Goal of the exercise >>
Whenever the word "beta" turns up in a line of the data below, copy that line.

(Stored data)
*** Begin section ***
== alpha ==
// top
module top(
     input wire clk, reset,
     input wire start, si,
     output wire [3:0] an,
     output wire [7:0] sseg
    );
wire [4:0] dig3_in, dig2_in, dig1_in, dig0_in;
wire [4:0] dig3_out, dig2_out, dig1_out, dig0_out;
LF_counter top_unit
(.clk(clk), .reset(reset), .start(start), .si(si),
.dig3(dig3_in), .dig2(dig2_in), .dig1(dig1_in), .dig0(dig0_in));
my_register register_unit
(.clk(clk), .reset(reset), .data3_in(dig3_in), .data2_in(dig2_in), .data1_in(dig1_in), .data0_in(dig0_in), 
.data3_out(dig3_out), .data2_out(dig2_out), .data1_out(dig1_out), .data0_out(dig0_out));
seg7 seg7_unit
(.clk(clk), .reset(reset), .sseg(sseg), .an(an),
.in3(dig3_out), .in2(dig2_out), .in1(dig1_out), .in0(dig0_out));  
endmodule
Settings: LEC_CHECK=0, ABC_AREA=1, CAP_MARGIN=20, CORE_MARGIN=2, CORE_UTILIZATION=72, CTS_CLUSTER_DIAMETER=368, CTS_CLUSTER_SIZE=15, PLACE_DENSITY_LB_ADDON=0.07, SLEW_MARGIN=20; clock period 2.9 ns.
run.sh (not shown) runs the stock make flow with config.mk's settings and CLKGATE_MAP_FILE=.
> inputs changed (alpha -> beta)
--- a/flow/config.mk
+++ b/flow/config.mk
@@ -10,6 +10,7 @@
 export CORE_MARGIN = 2
 export CORE_UTILIZATION = 72
-export CTS_CLUSTER_DIAMETER = 368
-export CTS_CLUSTER_SIZE = 15
-export PLACE_DENSITY_LB_ADDON = 0.07
+export CTS_CLUSTER_DIAMETER = 93
+export GPL_ROUTABILITY_DRIVEN = 0
+export PLACE_DENSITY_LB_ADDON = 0.08
+export SETUP_SLACK_MARGIN = 0.73
 export SLEW_MARGIN = 20
## What came out
Compared with alpha, beta shows worst slew slack as a fraction of its limit higher by 11 points.
Compared with alpha, beta shows number of nets in the layout higher by 1.6%.
Against alpha, beta comes in 23% higher on overall power.
Summary of beta over alpha: share of the cycle needed by the critical path after routing has increased; average cell area after synthesis has remained practically unchanged.
Design mapper, start of the top module:
module mapper #(
    parameter DIM4_WIDTH = 8,  
    parameter DIM3_WIDTH = 8, 
    parameter DIM2_WIDTH = 8,  
    parameter DIM1_WIDTH = 8,
    parameter IDX4_WIDTH = 8,  
    parameter IDX3_WIDTH = 8, 
    parameter IDX2_WIDTH = 8,  
    parameter IDX1_WIDTH = 8,
    parameter ROW_MAJOR = 1,   
    parameter ADDR_WIDTH = 32 
)( 
    input  logic                        clk,            
    input  logic                        rst,            
    input  logic [DIM4_WIDTH - 1:0]     dim4, 
    input  logic [DIM3_WIDTH - 1:0]     dim3, 
    input  logic [DIM2_WIDTH - 1:0]     dim2,
    input  logic [DIM1_WIDTH - 1:0]     dim1,
    input  logic [IDX4_WIDTH - 1:0]     idx4,
    input  logic [IDX3_WIDTH - 1:0]     idx3, 
    input  logic [IDX2_WIDTH - 1:0]     idx2,
    input  logic [IDX1_WIDTH - 1:0]     idx1,
    input  logic [ADDR_WIDTH - 1:0]     base_addr,
    output logic [ADDR_WIDTH - 1:0]     addr
);
    logic [ADDR_WIDTH - 1:0] mult1_result, mult2_result, mult3_result;
    logic [ADDR_WIDTH - 1:0] dim3_dim2_dim1, dim2_dim1;
    logic [ADDR_WIDTH - 1:0] addr_temp;
    generate
        if (ROW_MAJOR) begin : row_major_block
            always_ff @(posedge clk or posedge rst) begin
                if (rst) begin
                    dim2_dim1 <= '0;
                    dim3_dim2_dim1 <= '0;
                end else begin
                    dim2_dim1 <= dim2 * dim1;
                    dim3_dim2_dim1 <= dim3 * dim2 * dim1;
                end
            end
            always_ff @(posedge clk or posedge rst) begin
                if (rst) begin
                    mult1_result <= '0;
                    mult2_result <= '0;
                    mult3_result <= '0;
  ...
Size: ~2800 cells after synthesis.
Settings: LEC_CHECK=0, ABC_AREA=0, CAP_MARGIN=20, CELL_PAD_IN_SITES_DETAIL_PLACEMENT=1, CORE_MARGIN=10, CORE_UTILIZATION=35, CTS_CLUSTER_DIAMETER=158, CTS_CLUSTER_SIZE=94, GPL_TIMING_DRIVEN=0, MAX_ROUTING_LAYER=met5, MIN_ROUTING_LAYER=met1, PLACE_DENSITY=0.77, SLEW_MARGIN=20, TNS_END_PERCENT=40; clock period 20.0 ns.
run.sh (not shown) runs the stock make flow with config.mk's settings and CLKGATE_MAP_FILE=.
Rerun with:
Settings changed: ABC_AREA 0 to default, CELL_PAD_IN_SITES_DETAIL_PLACEMENT 1 to default, CORE_MARGIN 10 to 2, CORE_UTILIZATION 35 to 58, CTS_CLUSTER_DIAMETER 158 to default, CTS_CLUSTER_SIZE 94 to default, GPL_TIMING_DRIVEN 0 to default, MAX_ROUTING_LAYER met5 to default, MIN_ROUTING_LAYER met1 to default, PLACE_DENSITY 0.77 to default, TNS_END_PERCENT 40 to default.
Clock period 20.0 ns to 6.22 ns, I/O delays scaled along.
Now the flow ran to the end with violations: setup timing.
Cell area climbs by 6.8%.
Clock-buffer cell count stays the same.
Die size fell by 46%.
Via count went down by 9.3%.
Cell count goes down by 5.7%.
==> job 7398 <==
==> flow/design.v <==
module ALU(in1,
				in2, 
				op, 
				result);
	output reg [31:0] result;
	input [31:0] in1, in2;
	input [3:0] op;  
	always @(*) begin
		case(op)
			4'b0001 : begin  
				result = in1 & in2;
			end
			4'b0010 : begin  
				result = in1 | in2;
			end
			4'b0011 : begin  
				result = in1 ^ in2;
			end
			4'b0100 : begin  
				result = in1 + in2;
			end
			4'b0101 : begin 
				result = in1 - in2;
			end
			4'b0110 : begin  
				result = in1 >> in2[4:0];
			end
			4'b0111 : begin  
				result = in1 << in2[4:0];
			end
			4'b1000 : begin  
				result = $signed(in1) >>> in2[4:0];
			end
			4'b1001 : begin  
				result = in1 <<< in2[4:0];
			end
			4'b1010 : begin  
				result = in1 + in2;
			end
			4'b1011 : begin  
				result = {31'b0, $signed(in1) < $signed(in2)};
			end
			4'b1100 : begin  
				result = {31'b0, in1 < in2};
			end
			default : begin 
				result = 32'b0;
			end
		endcase
	end
endmodule
## cam_pixel_labeler
module cam_pixel_labeler (
    input  logic        clk,
    input  logic        reset,
    input  logic        href,
    input  logic        vsync,
    input  logic [ 7:0] ov7670_data,
    output logic        we,
    output logic [16:0] wAddr,
    output logic [ 2:0] label_data,
    output logic        camera_dp_en,
    output logic        v_finish_camera,
    output logic [ 9:0] x_pixel_camera,
    output logic [ 9:0] y_pixel_camera
);
Settings: LEC_CHECK=0, ABC_AREA=1, CAP_MARGIN=20, CORE_MARGIN=2, CORE_UTILIZATION=72, CTS_CLUSTER_DIAMETER=236, CTS_CLUSTER_SIZE=96, PLACE_DENSITY=0.42, SETUP_SLACK_MARGIN=-2.0, SLEW_MARGIN=20; clock period 75.2 ns.
run.sh (not shown) runs the stock make flow with config.mk's settings and CLKGATE_MAP_FILE=.
The first run finished but fails on setup timing.
Rerun with:
==> flow/config.mk (replaced) <==
export PLATFORM = sky130hd
export DESIGN_NAME = cam_pixel_labeler
export DESIGN_NICKNAME = cam_pixel_labeler
export VERILOG_FILES = /design/flow/design.v
export SDC_FILE = /design/flow/constraint.sdc
export NUM_CORES = 4
export LEC_CHECK = 0
export CAP_MARGIN = 20
export CORE_MARGIN = 2
export CORE_UTILIZATION = 57
export SLEW_MARGIN = 20
==> flow/constraint.sdc (replaced) <==
create_clock -name core_clock -period 86.2 [get_ports {clk}]
set_input_delay 17.2400 -clock core_clock [delete_from_list [all_inputs] [get_ports {clk}]]
set_output_delay 17.2400 -clock core_clock [all_outputs]
set_load 0.01 [all_outputs]
Outcome: Now the flow failed in 5_1_grt; die size climbs by about 14%; synthesized cell count went down by about 30%; area after synthesis fell by 9.9%.
Rerun with:
--- a/flow/config.mk
+++ b/flow/config.mk
@@ -8,4 +8,6 @@
 export CAP_MARGIN = 20
 export CORE_MARGIN = 2
-export CORE_UTILIZATION = 57
+export CORE_UTILIZATION = 70
+export CTS_CLUSTER_SIZE = 41
 export SLEW_MARGIN = 20
+export TNS_END_PERCENT = 5
==> flow/constraint.sdc (replaced) <==
create_clock -name core_clock -period 126.0 [get_ports {clk}]
set_input_delay 25.2000 -clock core_clock [delete_from_list [all_inputs] [get_ports {clk}]]
set_output_delay 25.2000 -clock core_clock [all_outputs]
set_load 0.01 [all_outputs]
Now the flow went through all stages and came out clean.
Synthesized cell count is unchanged.
Die area went down by 18%.
Synthesized area is unchanged.
Rerun with:
--- a/flow/config.mk
+++ b/flow/config.mk
@@ -8,6 +8,7 @@
 export CAP_MARGIN = 20
 export CORE_MARGIN = 2
-export CORE_UTILIZATION = 70
+export CORE_UTILIZATION = 71
+export CTS_CLUSTER_DIAMETER = 198
 export CTS_CLUSTER_SIZE = 41
+export MAX_ROUTING_LAYER = met4
 export SLEW_MARGIN = 20
-export TNS_END_PERCENT = 5
==> flow/constraint.sdc (replaced) <==
create_clock -name core_clock -period 99.6 [get_ports {clk}]
set_input_delay 19.9200 -clock core_clock [delete_from_list [all_inputs] [get_ports {clk}]]
set_output_delay 19.9200 -clock core_clock [all_outputs]
set_load 0.01 [all_outputs]
After rerunning:
- The new run completed, yet does not pass: setup timing
- design area rose by 18%
- global-route usage grows by 5.7 points
- sequential cell count does not change

---

Starting RTL as in the previous note.
make LEC_CHECK=0 CAP_MARGIN=20 CORE_ASPECT_RATIO=1.33 CORE_MARGIN=2 CORE_UTILIZATION=56 CTS_CLUSTER_DIAMETER=212 CTS_CLUSTER_SIZE=72 MAX_ROUTING_LAYER=met4 MIN_ROUTING_LAYER=met2 PLACE_DENSITY_LB_ADDON=0.21 SLEW_MARGIN=20 finish   # period 111.0 ns
The starting point went through all stages and came out clean.
Then changed:
- CORE_ASPECT_RATIO: 1.33 -> default
- CORE_UTILIZATION: 56 -> 40
- CTS_CLUSTER_DIAMETER: 212 -> default
- CTS_CLUSTER_SIZE: 72 -> default
- MAX_ROUTING_LAYER: met4 -> default
- MIN_ROUTING_LAYER: met2 -> default
- PLACE_DENSITY_LB_ADDON: 0.21 -> default
- clock period: 111.0 -> 131.0 ns (I/O delays scaled with it)
Effect: Setup slack is better by 4.7 ns. Cell area went down by 7.2%. Synthesized cell count is unchanged. Utilization goes down by 22 points. Wire length falls by 14%. Global-route usage went down by 31 points. Die size came out higher by 39%.
Then changed:
- ABC_AREA: default -> 1
- CORE_UTILIZATION: 40 -> 60
- CTS_CLUSTER_DIAMETER: default -> 92
- clock period: 131.0 -> 86.2 ns (I/O delays scaled with it)
The changed run completed without violations.
Cell area rose by about a fifth.
Routed wire length rose by roughly a tenth.
Register-to-register slack is worse by 45 ns.
Count of clock-buffer cells in the layout rose by 1.
Then changed:
- ABC_AREA: 1 -> default
- CORE_UTILIZATION: 60 -> 56
- CTS_CLUSTER_DIAMETER: 92 -> default
- CTS_CLUSTER_SIZE: default -> 72
- clock period: 86.2 -> 150.0 ns (I/O delays scaled with it)
Outcome:
- The changed run finished clean
- setup slack improves by 14 ns
- synthesized cell count came out lower by about 30%
- area after synthesis fell by 9.9%
- flip-flop count is unchanged
- core utilization falls by 8.3 points
- first-iteration DRC count is lower by 26%
Then changed:
- CORE_UTILIZATION: 56 -> 20
- CTS_CLUSTER_SIZE: 72 -> default
- PLACE_DENSITY: default -> 0.88
- SLEW_MARGIN: 20 -> 0
The changed run completed with no timing, DRC or antenna violations. Synthesized area does not change. Final cell count goes up by a quarter to a third. Clock-buffer cell count drops by 1. Via count climbs by a few percent. Synthesized cell count is unchanged. Die area increases to 2.8 times its value. Cell area increases by a few percent. Maximum frequency fell slightly. Worst setup slack loses 1.1 ns.
Then changed:
- CORE_UTILIZATION: 20 -> 40
- PLACE_DENSITY: 0.88 -> default
- SLEW_MARGIN: 0 -> 20
After rerunning:
- core utilization came out higher by 21 points
- wire length came out higher by 2.5%
- via count came out lower by 5.0%
- critical path depth came out higher by 9
- non-clock buffer count came out higher by 3
- setup slack gains 2.5 ns
Setup of v2:
## AudDSP
module AudDSP (
    input i_rst_n,
    input i_clk,
    input i_start,  
    input i_pause,  
    input [2:0] i_speed,
    input i_is_slow,
    input i_slow_mode,
    input i_daclrck,                
    input signed [15:0] i_sram_data,
    input [19:0] i_sram_stop_addr,  
    output signed [15:0] o_dac_data,
    output o_en,                    
    output o_is_pause,
    output [19:0] o_sram_addr
);
Settings: LEC_CHECK=0, ABC_AREA=1, CAP_MARGIN=30, CELL_PAD_IN_SITES_GLOBAL_PLACEMENT=1, CORE_ASPECT_RATIO=1.27, CORE_MARGIN=2, CORE_UTILIZATION=68, CTS_CLUSTER_DIAMETER=43, GPL_ROUTABILITY_DRIVEN=0, GPL_TIMING_DRIVEN=0, MAX_ROUTING_LAYER=met5, PLACE_DENSITY=0.54, SETUP_SLACK_MARGIN=5.0, SLEW_MARGIN=0; clock period 103.0 ns.
run.sh (not shown) runs the stock make flow with config.mk's settings and CLKGATE_MAP_FILE=.
v2 | ERROR | global placement without I/O (3_1_place_gp_skip_io)
For v50, these inputs were changed with respect to v2:
Settings: CORE_ASPECT_RATIO: 1.27 -> unset; ABC_AREA: 1 -> unset; GPL_TIMING_DRIVEN: 0 -> unset; CORE_UTILIZATION: 68 -> 65; PLACE_DENSITY: 0.54 -> unset; CAP_MARGIN: 30 -> 20; SETUP_SLACK_MARGIN: 5.0 -> unset; CELL_PAD_IN_SITES_GLOBAL_PLACEMENT: 1 -> unset; CTS_CLUSTER_DIAMETER: 43 -> unset; GPL_ROUTABILITY_DRIVEN: 0 -> unset; MAX_ROUTING_LAYER: met5 -> unset; SLEW_MARGIN: 0 -> 20; the clock period (ns, I/O delays scaled along): 103.0 -> 87.7.
## What came out
Relative to v2, total cells reported by yosys after synthesis has gone down in v50.
Re die area: v2 and v50 aren't equal, and the lower value belongs to v50.
v50 vs v2 — post-synthesis share of cell area spent on and-or and or-and gates rose 19 points.
Diff v2 and v50: netlist area before placement higher in v2
Looking at the reports, v50 completed the entire flow and the layout it produced met the timing, design-rule and antenna checks.
Run status, v2: aborted in global placement without I/O (3_1_place_gp_skip_io), error GPL-0301
The pre-placement core utilization in v50 sits 2.6 points below the value recorded for v2.
Between v2 and v50, the flow reports total core area decreasing by more than 10%.
Sort v2 and v50 by post-synthesis chip area from yosys, descending, and v2 comes first.
As of v50, gate count of the mapped netlist had fallen by more than a quarter compared to v2.
Summary of v50 over v2: tally of unique sky130hd cells used after synthesis went up, synthesized-area fraction occupied by xor and xnor cells grew by 2.8 points.
Setup changes, v50 to v12
Settings: CORE_UTILIZATION: 65 -> 40.
--- outcome ---
- v12 vs v50: time the final worst path needs with I/O delays and setup down
- Between v50 and v12, total global-route track usage is lower for v12, v50 comes in above that.
- In v12, the worst setup slack after layout came out 0.90 ns above the value in v50.

========
The RTL this note starts from:
==> flow/design.v <==
module AudDSP (
    input i_rst_n,
    input i_clk,
    input i_start,  
    input i_pause,  
    input [2:0] i_speed,
    input i_is_slow,
    input i_slow_mode,
    input i_daclrck,                
    input signed [15:0] i_sram_data,
    input [19:0] i_sram_stop_addr,  
    output signed [15:0] o_dac_data,
    output o_en,                    
    output o_is_pause,
    output [19:0] o_sram_addr
);
    localparam S_IDLE = 0;
    localparam S_PAUSE = 1;
    localparam S_PLAY = 2;
    localparam S_EMPTY = 3;
    reg [2:0] state_r, state_w;
    reg is_pause_r, is_pause_w;
    reg is_slow_r, is_slow_w;
    reg slow_mode_r, slow_mode_w;
    reg [2:0] speed_r, speed_w;
    reg [3:0] slow_counter_r, slow_counter_w;
    reg [1:0] get_data_counter_r, get_data_counter_w;
    reg [19:0] addr_r, addr_w;
    reg signed [15:0] sram_data_r, sram_data_w, sram_data_next_r, sram_data_next_w;
    reg [15:0] o_data_r, o_data_w;
    assign o_en = !i_daclrck;
    assign o_dac_data = o_data_r;
    assign o_sram_addr = addr_r;
    assign o_is_pause = is_pause_r;
    always @(*) begin
        state_w = state_r;
        case(state_r)
            S_IDLE: begin
                if(i_start)         state_w = S_PAUSE;
                else                state_w = S_IDLE;
            end
            S_PAUSE: begin
                if(!is_pause_r)     state_w = S_PLAY;
                else                state_w = S_PAUSE;
            end
            S_PLAY: begin
                if(is_pause_r)      state_w = S_PAUSE;
                else begin
                    if(!i_daclrck)  state_w = S_EMPTY;
                    else            state_w = S_PLAY;
                end
            end
            S_EMPTY: begin
                if(is_pause_r)      state_w = S_PAUSE;
                else begin
                    if(!i_daclrck)  state_w = S_EMPTY;
                    else            state_w = S_PLAY;
                end
            end
        endcase
    end
    always @(*) begin
        slow_counter_w = slow_counter_r;
        case(state_r)
            S_IDLE:     slow_counter_w = 0;
            S_PAUSE:    slow_counter_w = 0;
            S_PLAY: begin
                if(is_slow_r && !is_pause_r && i_daclrck) begin
                    if(slow_counter_r == speed_r)   slow_counter_w = 0;
                    else                            slow_counter_w = slow_counter_r + 1;
                end
            end
        endcase
    end
    always @(*) begin
        get_data_counter_w = get_data_counter_r;
        case(state_r)
            S_IDLE:     get_data_counter_w = 0;
            S_PAUSE:    get_data_counter_w = 0;
            S_PLAY: begin
                if(get_data_counter_r < 3)  get_data_counter_w = get_data_counter_r + 1;
            end
            S_EMPTY:    get_data_counter_w = 0;
        endcase
    end
    always @(*) begin
        is_pause_w = is_pause_r;
        case(state_r)
            S_IDLE:                 is_pause_w = 1;
            S_PAUSE: if(i_pause)    is_pause_w = 0;
            S_PLAY:  if(i_pause)    is_pause_w = 1;
            S_EMPTY: if(i_pause)    is_pause_w = 1;
        endcase
    end
    always @(*) begin
        is_slow_w = is_slow_r;
        slow_mode_w = slow_mode_r;
        speed_w = speed_r;
        case(state_r)
            S_IDLE: begin
                is_slow_w = 0;
                slow_mode_w = 0;
                speed_w = 0;
            end
            S_PAUSE: begin
                is_slow_w = i_is_slow;
                slow_mode_w = i_slow_mode;
                speed_w = i_speed;
            end
            S_PLAY: begin
                is_slow_w = is_slow_r;
                slow_mode_w = slow_mode_r;
                speed_w = speed_r;
            end
            S_EMPTY: begin
                is_slow_w = i_is_slow;
                slow_mode_w = i_slow_mode;
                speed_w = i_speed;
            end
        endcase
    end
    reg [20:0] temp_addr;      
    always @(*) begin
        addr_w = addr_r;
        temp_addr = addr_r;
        case(state_r)
            S_IDLE:     temp_addr = 0;
            S_PLAY: begin
                if(get_data_counter_r == 0) begin
                    if(is_slow_r) begin
                        if(slow_counter_r == 0)     temp_addr = addr_r + 1;
                    end
                    else                            temp_addr = addr_r + speed_r + 1;
                end
            end
        endcase
        if(temp_addr > i_sram_stop_addr)    addr_w = 0;
        else                                addr_w = temp_addr;
    end
    always @(*) begin
        sram_data_w = sram_data_r;
        sram_data_next_w = sram_data_next_r;
        case(state_r)
            S_IDLE: begin
                sram_data_w = 0;
                sram_data_next_w = 0;
            end
            S_PAUSE: begin
                sram_data_next_w = i_sram_data;
            end
            S_PLAY: begin
                if(get_data_counter_r == 2) begin
                    if(is_slow_r)begin           
                        if(slow_counter_r == 0) begin
                            sram_data_w = sram_data_next_r;
                            sram_data_next_w = i_sram_data;
                        end
                    end
                    else begin                   
                        sram_data_w = sram_data_next_r;
                        sram_data_next_w = i_sram_data;
                    end
                end
            end
        endcase
    end
    reg signed [16:0] diff;
    reg signed [20:0] diff_counter_prod;
    reg signed [20:0] diff_counter_prod_div_speed;
    always @(*) begin
        o_data_w = o_data_r;
        diff = 0;
        diff_counter_prod = 0;
        diff_counter_prod_div_speed = 0;
        case(state_r)
            S_IDLE: o_data_w = 0;
            S_PLAY: begin
                if(get_data_counter_r == 3) begin
                    if(is_slow_r) begin
                        if(slow_mode_r) begin
                            diff = $signed(sram_data_next_r) - $signed(sram_data_r);
                            diff_counter_prod = $signed(diff) * $signed({1'b0, slow_counter_r});
                            diff_counter_prod_div_speed = $signed($signed(diff_counter_prod) / $signed({1'b0, speed_r + 1}));
                            o_data_w = $signed($signed(sram_data_r) + $signed(diff_counter_prod_div_speed));
                        end
                        else o_data_w = sram_data_r;
                    end
                    else o_data_w = sram_data_r;
                end
            end
        endcase
    end
    always_ff @(posedge i_clk or negedge i_rst_n) begin
        if(!i_rst_n) begin
            state_r <= S_IDLE;
            is_pause_r <= 1;
            addr_r <= 0;
            speed_r <= 0;
            o_data_r <= 0;
            is_slow_r <= 0;
            slow_mode_r <= 0;
            sram_data_r <= 0;
            slow_counter_r <= 0;
            sram_data_next_r <= 0;
            get_data_counter_r <= 0;
        end
        else begin
            state_r <= state_w;
            is_pause_r <= is_pause_w;
            addr_r <= addr_w;
            speed_r <= i_speed;
            o_data_r <= o_data_w;
            is_slow_r <= i_is_slow;
            slow_mode_r <= i_slow_mode;
            sram_data_r <= sram_data_w;
            slow_counter_r <= slow_counter_w;
            sram_data_next_r <= sram_data_next_w;
            get_data_counter_r <= get_data_counter_w;
        end
    end
endmodule
clock: 48.7 ns
lec_check: 0
abc_area: 1
cap_margin: 20
core_aspect_ratio: 0.56
core_margin: 2
core_utilization: 72
cts_cluster_diameter: 254
cts_cluster_size: 40
max_routing_layer: met4
place_density_lb_addon: 0.2
slew_margin: 20
The baseline did not get past 5_1_grt on GRT-0232.
Rerun with:
==> flow/config.mk (replaced) <==
export PLATFORM = sky130hd
export DESIGN_NAME = AudDSP
export DESIGN_NICKNAME = AudDSP
export VERILOG_FILES = /design/flow/design.v
export SDC_FILE = /design/flow/constraint.sdc
export NUM_CORES = 4
export LEC_CHECK = 0
export ABC_AREA = 1
export CAP_MARGIN = 0
export CORE_ASPECT_RATIO = 0.86
export CORE_MARGIN = 2
export CORE_UTILIZATION = 72
export CTS_CLUSTER_DIAMETER = 351
export CTS_CLUSTER_SIZE = 49
export GPL_TIMING_DRIVEN = 1
export HOLD_SLACK_MARGIN = -0.09
export MAX_ROUTING_LAYER = met4
export PLACE_DENSITY_LB_ADDON = 0.01
export SETUP_SLACK_MARGIN = 2.18
export SLEW_MARGIN = 20
export TNS_END_PERCENT = 35
The changed run failed in 5_1_grt, error GRT-0232.
Synthesized cell count stays the same.
Area after synthesis does not change.
Die area barely changes.
Rerun with:
==> flow/config.mk (replaced) <==
export PLATFORM = sky130hd
export DESIGN_NAME = AudDSP
export DESIGN_NICKNAME = AudDSP
export VERILOG_FILES = /design/flow/design.v
export SDC_FILE = /design/flow/constraint.sdc
export NUM_CORES = 4
export LEC_CHECK = 0
export CAP_MARGIN = 0
export CORE_ASPECT_RATIO = 0.5
export CORE_MARGIN = 2
export CORE_UTILIZATION = 46
export SLEW_MARGIN = 20
==> flow/constraint.sdc (replaced) <==
create_clock -name core_clock -period 100.0 [get_ports {i_clk}]
set_input_delay 20.0000 -clock core_clock [delete_from_list [all_inputs] [get_ports {i_clk}]]
set_output_delay 20.0000 -clock core_clock [all_outputs]
set_load 0.01 [all_outputs]
Result: The new run finished clean. Area after synthesis drops by about a fifth. Die size is higher by a quarter to a third. Synthesized cell count is lower by a quarter to a third.
Rerun with:
--- a/flow/config.mk
+++ b/flow/config.mk
@@ -6,7 +6,10 @@
 export NUM_CORES = 4
 export LEC_CHECK = 0
-export CAP_MARGIN = 0
-export CORE_ASPECT_RATIO = 0.5
+export CAP_MARGIN = 30
 export CORE_MARGIN = 2
-export CORE_UTILIZATION = 46
+export CORE_UTILIZATION = 68
+export CTS_CLUSTER_DIAMETER = 43
+export GPL_ROUTABILITY_DRIVEN = 0
+export MAX_ROUTING_LAYER = met4
+export PLACE_DENSITY = 0.54
 export SLEW_MARGIN = 20
After rerunning: The changed run went through all stages and came out clean; cell area fell slightly; setup slack improves by 0.25 ns.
*** End section ***
Result for this task >>
> inputs changed (alpha -> beta)
Compared with alpha, beta shows worst slew slack as a fraction of its limit higher by 11 points.
Compared with alpha, beta shows number of nets in the layout higher by 1.6%.
Against alpha, beta comes in 23% higher on overall power.
Summary of beta over alpha: share of the cycle needed by the critical path after routing has increased; average cell area after synthesis has remained practically unchanged.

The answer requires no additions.